Opinion

Plainridge’s Slow Start Prompts Questions

Editorial

This is not the way Massachusetts intended its long-anticipated foray into casino gambling to go.

After opening to considerable hype and huge crowds last summer, the Plainridge Park slots parlor in the southeast corner of the state is clearly struggling.

All you need to know is that gambling marketing consultants hired before Plainridge opened predicted as much as $300 million in revenues the facility’s first year. The worst-case scenario, they said, was $210 million. But in November, the Massachusetts state budget office cut that figure to $160 million. That’s right, half of what the experts forecast.

And that was before a holiday season at Plainridge that was even slower than what the industry usually sees for that time of the year.

Theories abound for this slow start — the facility is too small and doesn’t have table games; the payouts are not as high as other casinos (even though they’ve moved upward); it doesn’t have as much to offer as the nearby Twin River Casino in Rhode Island; that its intended audience — mostly seniors — is too limited.

All of this may well be true, but there might be much more to this story, and it doesn’t bode well for Springfield and the $950 million MGM casino slated to open in the city’s South End in 2018.

Indeed, the very slow start at Plainridge might be ample, and very disturbing, evidence that Massachusetts is getting into casino gambling way too late, that legislators might have erred when they approved two resort casinos and a slots parlor — with the possibility of a third resort casino — and that the Commonwealth was naive to think that neighboring states would sit by idly and watch Massachusetts take gamblers and revenue from them.

Yes, it’s early in the game, and, yes, Plainridge is just a slots parlor, or so we’ve been told by the braintrust at MGM many, many times, but there is something very unsettling about Plainridge’s start, and to explain, we need to go back roughly three and a half years, to when the proposals for casinos started to take shape, especially in Western Mass.

That’s when one company decided it was prudent to plunk down $16 million for the former Westinghouse complex in East Springfield, along Route 291. That proposal never got out of the gate, let alone to the first turn or the second.

That’s also when a proposal for a parcel near Mass Pike exit 8 in Palmer, one that had already been on the table for a few years, was gaining steam as a viable alternative to the urban casinos blueprinted for Springfield. But it never moved past the local-vote stage, even in a community desperate for jobs and economic development.

We bring up those episodes, among many others, because, from the beginning, one of the assumptions area residents and elected officials have been making is that those in the casino industry must know what they’re doing. Those failures, and Plainridge’s slow start, have to make us wonder: do they really know what they’re doing?

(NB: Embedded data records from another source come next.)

Context: an optimization exercise on an open-source flow, tuned for small area. The choices shown serve that exercise and are no tape-out recipe.
The RTL was checked by simulation tests, not by an equivalence proof against the original design.
No activity file was given, so power comes from the tool's default toggle rates.

## compass_calibrate_and_heading
module compass_calibrate_and_heading (
    input  logic        i_clk,
    input  logic        i_rst_n,
    input  logic        i_cfg_wen,
    input  logic        i_cfg_idx,
    input  logic [14:0] i_cfg_wdata,
    input  logic        s_axis_tvalid,
    output logic        s_axis_tready,
    input  logic [31:0] s_axis_tdata,
    input  logic [1:0]  s_axis_tuser,
    output logic        m_axis_tvalid,
    input  logic        m_axis_tready,
    output logic [23:0] m_axis_tdata
);
    localparam logic [2:0] S_IDLE = 3'd1;
    localparam logic [2:0] S_WID  = 3'd2;
    localparam logic [2:0] S_HX   = 3'd3;
    localparam logic [2:0] S_XF   = 3'd4;
    localparam logic [2:0] S_HY   = 3'd5;
    localparam logic [2:0] S_COR  = 3'd6;
    localparam logic [2:0] S_POST = 3'd7;
    localparam logic [27:0] ZI_POS  = 28'd2048;
    localparam logic [27:0] ZI_NEG  = 28'd47187968;
    localparam logic [27:0] ZI_ZERO = 28'd242254243;
    localparam logic [27:0] FULL    = 28'd94371840;
    localparam logic [511:0] ATAN_BITS = 512'h000001ca000003950000072900000e5300001ca60000394c000072970000e52f0001ca5b000394a8000728de000e4e2b001c80040038251d006a429d00b40000;
    logic [2:0]         r_st;
    logic [6:0]         r_j;
    logic [3:0]         r_i;
    logic               r_calib, r_dflt, r_mval;
    logic signed [15:0] r_minx, r_maxx, r_miny, r_maxy;
  ...
Size in the first run: ~1600 cells after synthesis, ~240 flip-flops, about 81 I/O pins.
Settings: LEC_CHECK=0, ABC_AREA=1, CAP_MARGIN=20, CORE_MARGIN=2, CORE_UTILIZATION=70, SLEW_MARGIN=20; clock period 12.0 ns.
standard.sh (not shown) runs the stock make flow with config.mk's settings and CLKGATE_MAP_FILE= SYNTH_SCRIPT=/design/flow/synth_recipe.tcl, a recipe that flattens the netlist after the stock synthesis.
==> flow/flow/run.sh <==
#!/bin/bash
# The standard layout (standard.sh) with two changes, both passed as ORFS variables:
#  - port buffers use the smallest buffer, sky130_fd_sc_hd__buf_1, instead of
#    ORFS's default pick; every input and output port still gets one
#  - clock tree synthesis uses sky130_fd_sc_hd__clkbuf_8, clusters up to 14
#    sinks within 80 um per leaf buffer and inserts no dummy loads
# make's full output goes to standard_flow.log here; each tool also keeps its
# own logs under orfs/logs.
set -euo pipefail
export BUFFER_PORTS_ARGS="-buffer_cell sky130_fd_sc_hd__buf_1"
export CTS_ARGS="-sink_clustering_enable -repair_clock_nets -sink_clustering_size 14 -sink_clustering_max_diameter 80 -buf_list sky130_fd_sc_hd__clkbuf_8 -dont_use_dummy_load"
bash standard.sh > standard_flow.log 2>&1
Then changed:
--- a/flow/flow/run.sh
+++ b/flow/flow/run.sh
@@ -1,3 +1,7 @@
 #!/bin/bash
-# The standard layout (standard.sh) with two changes, both passed as ORFS variables:
+# The standard layout (standard.sh) with three changes:
+#  - synthesis is the standard flow's own synthesis script, unchanged, except that Yosys's
+#    abc step maps the logic with flow/abc_amap.script (ABC's area mapper
+#    amap) instead of ORFS's abc_area.script; registers are mapped before abc,
+#    so they are the standard synthesis's registers
 #  - port buffers use the smallest buffer, sky130_fd_sc_hd__buf_1, instead of
@@ -9,4 +13,16 @@
 set -euo pipefail
+here=$(pwd)
 export BUFFER_PORTS_ARGS="-buffer_cell sky130_fd_sc_hd__buf_1"
 export CTS_ARGS="-sink_clustering_enable -repair_clock_nets -sink_clustering_size 14 -sink_clustering_max_diameter 80 -buf_list sky130_fd_sc_hd__clkbuf_8 -dont_use_dummy_load"
-bash standard.sh > standard_flow.log 2>&1
+export MY_ABC_SCRIPT="$here/flow/abc_amap.script"
+orig=$(grep -o 'SYNTH_SCRIPT=[^ ]*' standard.sh | head -1 | cut -d= -f2-)
+cat > my_synth.tcl <<EOT
+proc abc {args} {
+  set i [lsearch -exact \$args -script]
+  if {\$i >= 0} { set args [lreplace \$args [expr {\$i + 1}] [expr {\$i + 1}] \$::env(MY_ABC_SCRIPT)] }
+  yosys abc {*}\$args
+}
+source $orig
+EOT
+sed "s|SYNTH_SCRIPT=[^ ]*|SYNTH_SCRIPT=$here/my_synth.tcl|" standard.sh > my_standard.sh
+bash my_standard.sh > standard_flow.log 2>&1
==> flow/flow/abc_amap.script (new file) <==
strash
dch -f
amap
topo
stime -c
buffer -c
upsize -c
dnsize -c
=>
- maximum frequency climbs slightly
- worst hold slack stays flat
- total power came out higher by about a fifth
- routed wire length came out lower by a few percent

## what the ideal ports hide
The flow's constraints put no driver on any port. The routed layouts listed below were extracted and timed again, unchanged, in two steps. Step 1 sets driving cells, clkbuf_16 on the clock port and buf_2 on the other inputs (assumed; they add their load-dependent delay and slew). Step 2 adds t to the input delays and takes it off the output delays; t is the mean of the earliest and latest rising clock arrival at the registers after step 1. Input paths then give back, and output paths get back, about the clock's delay inside the block. Slacks: no drivers / after step 1 / after step 2; pairs: no drivers / after step 1.
run | t (ns) | setup slack, ns | clock arrival spread, ns
the first run | 0.559 | 1.558 / 1.558 / 1.242 | 0.039 / 0.039
the second run | 0.566 | 1.642 / 1.642 / 1.151 | 0.035 / 0.035
After both steps setup and hold are still met in every run listed. The setup slack of the second run, which loses most, moves by 0.000 ns with the drivers and by -0.491 ns with both steps.
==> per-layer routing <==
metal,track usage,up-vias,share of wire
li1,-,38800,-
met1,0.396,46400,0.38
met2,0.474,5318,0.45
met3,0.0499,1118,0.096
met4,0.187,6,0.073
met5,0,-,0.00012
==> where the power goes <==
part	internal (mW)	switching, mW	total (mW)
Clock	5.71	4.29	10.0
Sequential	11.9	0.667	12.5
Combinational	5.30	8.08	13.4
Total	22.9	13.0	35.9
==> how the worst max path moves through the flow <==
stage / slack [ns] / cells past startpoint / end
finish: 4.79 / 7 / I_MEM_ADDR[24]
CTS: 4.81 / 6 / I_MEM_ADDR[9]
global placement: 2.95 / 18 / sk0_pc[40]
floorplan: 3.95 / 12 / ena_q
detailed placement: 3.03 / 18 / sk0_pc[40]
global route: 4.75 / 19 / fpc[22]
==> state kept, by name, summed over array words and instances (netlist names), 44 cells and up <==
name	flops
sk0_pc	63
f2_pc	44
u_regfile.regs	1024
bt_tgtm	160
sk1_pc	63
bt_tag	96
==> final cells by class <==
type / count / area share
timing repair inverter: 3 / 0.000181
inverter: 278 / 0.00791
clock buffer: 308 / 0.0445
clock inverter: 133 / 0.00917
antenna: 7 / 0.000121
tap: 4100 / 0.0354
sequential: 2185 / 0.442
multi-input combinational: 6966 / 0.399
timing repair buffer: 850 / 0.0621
This design comes from an exercise in tuning for small area and a short achievable clock period on the open sky130 flow, not from production work.
Where RTL was checked, it was by simulation tests only, not by an equivalence proof against the original.
The RTL of run 1 was laid out without a check of its function.
Power figures rest on the tool's default switching activity, not on a simulated workload.

--- flow/config.mk ---
export PLATFORM = sky130hd
export DESIGN_NAME = datapath
export DESIGN_NICKNAME = datapath
export VERILOG_FILES = /design/flow/design.v
export SDC_FILE = /design/flow/constraint.sdc
export NUM_CORES = 4
export LEC_CHECK = 0
export CAP_MARGIN = 20
export CORE_MARGIN = 2
export CORE_UTILIZATION = 30
export SLEW_MARGIN = 20
export SYNTH_HIERARCHICAL = 1
export TNS_END_PERCENT = 0
--- flow/standard.sh ---
#!/bin/bash
# synth_recipe.tcl (not shown) runs the flow's synth.tcl, then flattens the netlist and writes it again
# the make line also repeats each setting of config.mk as NAME=value (left out here)
make -C /OpenROAD-flow-scripts/flow DESIGN_CONFIG=/design/flow/config.mk WORK_HOME=/design/flow/orfs CLKGATE_MAP_FILE= SYNTH_SCRIPT=/design/flow/synth_recipe.tcl "${@:-finish}"
--- flow/flow/run.sh ---
#!/bin/bash
set -e
EXTRA='SETUP_SLACK_MARGIN=7 TNS_END_PERCENT=0'
EXTRA="$EXTRA CTS_ARGS='-sink_clustering_enable -repair_clock_nets -dont_use_dummy_load'"
sed -e "s/SETUP_SLACK_MARGIN=[0-9.]* //" -e "s|\"\${@:-finish}\"|$EXTRA \"\${@:-finish}\"|" standard.sh > my_standard.sh
bash my_standard.sh > standard.log 2>&1
--- flow/design.v ---
package cpu_types_pkg;
  typedef logic [32-1:0] word_t;
  typedef logic [4:0] regbits_t;
  typedef enum logic [5:0] {
    RTYPE = 6'b000000,
    J     = 6'b000010,
    JAL   = 6'b000011,
    BEQ   = 6'b000100,
    BNE   = 6'b000101,
    ADDI  = 6'b001000,
    ADDIU = 6'b001001,
    SLTI  = 6'b001010,
    SLTIU = 6'b001011,
    ANDI  = 6'b001100,
    ORI   = 6'b001101,
    XORI  = 6'b001110,
    LUI   = 6'b001111,
    LW    = 6'b100011,
    SW    = 6'b101011,
    HALT  = 6'b111111
  } opcode_t;
  typedef enum logic [5:0] {
    SLL  = 6'b000000,
    SRL  = 6'b000010,
    JR   = 6'b001000,
    ADD  = 6'b100000,
    ADDU = 6'b100001,
    SUB  = 6'b100010,
    SUBU = 6'b100011,
    AND  = 6'b100100,
    OR   = 6'b100101,
    XOR  = 6'b100110,
    NOR  = 6'b100111,
    SLT  = 6'b101010,
    SLTU = 6'b101011
  } funct_t;
  typedef enum logic [3:0] {
    ALU_SLL  = 4'b0000,
    ALU_SRL  = 4'b0001,
    ALU_ADD  = 4'b0010,
    ALU_SUB  = 4'b0011,
    ALU_AND  = 4'b0100,
    ALU_OR   = 4'b0101,
    ALU_XOR  = 4'b0110,
    ALU_NOR  = 4'b0111,
    ALU_SLT  = 4'b1010,
    ALU_SLTU = 4'b1011
  } aluop_t;
endpackage
package dp_types_pkg;
  typedef enum logic [2:0] {
    PCSRC_NPC = 3'd0,
    PCSRC_REG = 3'd1,
    PCSRC_JMP = 3'd2,
    PCSRC_BR  = 3'd3
  } pcsrc_t;
  typedef enum logic [1:0] {
    REGDST_RD = 2'd0,
    REGDST_RT = 2'd1,
    REGDST_RA = 2'd2
  } regdst_t;
  typedef enum logic [1:0] {
    REGSRC_ALU = 2'd0,
    REGSRC_MEM = 2'd1,
    REGSRC_LUI = 2'd2,
    REGSRC_PC4 = 2'd3
  } regsrc_t;
  typedef enum logic {ALUSRC_REG = 1'b0, ALUSRC_IMM = 1'b1} alusrc_t;
endpackage
`timescale 1ns/1ps
module register_file (
  input  logic        CLK,
  input  logic        nRST,
  input  logic        WEN,
  input  logic [4:0]  wsel,
  input  logic [1:0]  wkind,    
  input  logic [31:0] wsum,
  input  logic [31:0] woth,
  input  logic        wcout,    
  input  logic        wflip,    
  input  logic [4:0]  rsel1,
  input  logic [4:0]  rsel2,
  output logic [31:0] rdat1,
  output logic [31:0] rdat2,
  output logic [31:0] psum      
);
  logic [31:0] regs [1:31];
  logic [31:1] valid;
  logic        pend_v;
  logic [4:0]  pend_sel;
  logic [1:0]  pend_kind;
  logic [31:0] pend_sum, pend_oth;
  logic        pend_cout, pend_flip;
  logic [31:0] pend_d;
  logic [31:1] pmask;
  logic [31:1] ren;
  always_ff @(posedge CLK, negedge nRST) begin
    if (!nRST) pend_v <= 1'b0;
    else       pend_v <= WEN && (wsel != 5'd0);
  end
  always_ff @(posedge CLK) begin
    pend_sel  <= wsel;
    pend_kind <= wkind;
    pend_sum  <= wsum;
    pend_oth  <= woth;
    pend_cout <= wcout;
    pend_flip <= wflip;
  end
  assign psum = pend_sum;
  always_comb begin
    case (pend_kind)
      2'd0:    pend_d = pend_sum;
      2'd1:    pend_d = pend_oth;
      default: pend_d = {31'd0, ~pend_cout ^ pend_flip};
    endcase
  end
  always_comb begin
    for (int i = 1; i < 32; i++) pmask[i] = pend_v && (pend_sel == i[4:0]);
  end
  always_ff @(posedge CLK, negedge nRST) begin
    if (!nRST) valid <= '0;
    else       valid <= valid | pmask;
  end
  always_ff @(posedge CLK) begin
    for (int i = 1; i < 32; i++) begin
      if (pmask[i]) regs[i] <= pend_d;
    end
  end
  assign ren = valid & ~pmask;
  logic [31:0] sel1, sel2;
  logic [31:0] col [0:31];
  always_comb begin
    sel1[0] = pend_v && (pend_sel == rsel1);
    sel2[0] = pend_v && (pend_sel == rsel2);
    for (int i = 1; i < 32; i++) begin
      sel1[i] = ren[i] && (rsel1 == i[4:0]);
      sel2[i] = ren[i] && (rsel2 == i[4:0]);
    end
    for (int b = 0; b < 32; b++) begin
      col[b][0] = pend_d[b];
      for (int i = 1; i < 32; i++) col[b][i] = regs[i][b];
    end
  end
  for (genvar b = 0; b < 32; b++) begin : g_rd
    rf_andor u1 (.d(col[b]), .s(sel1), .y(rdat1[b]));
    rf_andor u2 (.d(col[b]), .s(sel2), .y(rdat2[b]));
  end
endmodule
module rf_andor (
  input  logic [31:0] d,
  input  logic [31:0] s,
  output logic        y
);
  assign y = |(d & s);
endmodule
`timescale 1ns/1ps
module alu (
  input  logic [31:0] a,
  input  logic [31:0] b,
  input  logic        sub,      
  input  logic        uns,      
  input  logic [1:0]  lop,      
  input  logic        left,     
  output logic [31:0] sum,
  output logic        cout,
  output logic        flip,     
  output logic [31:0] lres,
  output logic [31:0] sres
);
  logic [31:0] bx;
  logic [31:0] sh_in, sh_out, a_rev;
  assign bx = b ^ {32{sub}};
  ks_add32 add0 (.a(a), .b(bx), .cin(sub), .sum(sum), .cout(cout));
  assign flip = ~uns & (a[31] ^ b[31]);
  always_comb begin
    case (lop)
      2'd0: lres = a & b;
      2'd1: lres = a | b;
      2'd2: lres = a ^ b;
      default: lres = ~(a | b);
    endcase
  end
  always_comb begin
    for (int i = 0; i < 32; i++) a_rev[i] = a[31-i];
  end
  assign sh_in  = left ? a_rev : a;
  assign sh_out = sh_in >> b[4:0];
  always_comb begin
    for (int i = 0; i < 32; i++) sres[i] = left ? sh_out[31-i] : sh_out[i];
  end
endmodule
module ks_add32 (
  input  logic [31:0] a,
  input  logic [31:0] b,
  input  logic        cin,
  output logic [31:0] sum,
  output logic        cout
);
  logic [31:0] p, g;
  logic [31:0] g1n, p1n, g2, p2, g3n, p3n, g4, p4, g5n, p5n;
  ks_pg pg0 (.a(a), .b(b), .cin(cin), .p(p), .g(g));
  ks_lvl_pn #(.D(1))  l1 (.g(g),   .p(p),   .gn(g1n), .pn(p1n));
  ks_lvl_np #(.D(2))  l2 (.gn(g1n), .pn(p1n), .g(g2),   .p(p2));
  ks_lvl_pn #(.D(4))  l3 (.g(g2),  .p(p2),  .gn(g3n), .pn(p3n));
  ks_lvl_np #(.D(8))  l4 (.gn(g3n), .pn(p3n), .g(g4),   .p(p4));
  ks_lvl_pn #(.D(16)) l5 (.g(g4),  .p(p4),  .gn(g5n), .pn(p5n));
  ks_sum s0 (.p(p), .cin(cin), .cn(g5n), .sum(sum), .cout(cout));
endmodule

Lance George, general manager of Plainridge Park, argues that his facility’s start is following a typical pattern when it comes to facilities (at least the first few parts) — fast start, then a slowdown, then a gradual upward climb. He told BusinessWest (see story, page 6) that the state and the press should be focused on the long term and not tracking revenues on a monthly basis, looking for patterns and reasons to explain them.

We hope he’s right. Again, these are the people who have been in the business, people who, we are told, know what they are doing.

But the same can be said for those who made those original revenue projections for Plainridge. And that’s why the start to the casino era in Massachusetts is a cause for concern.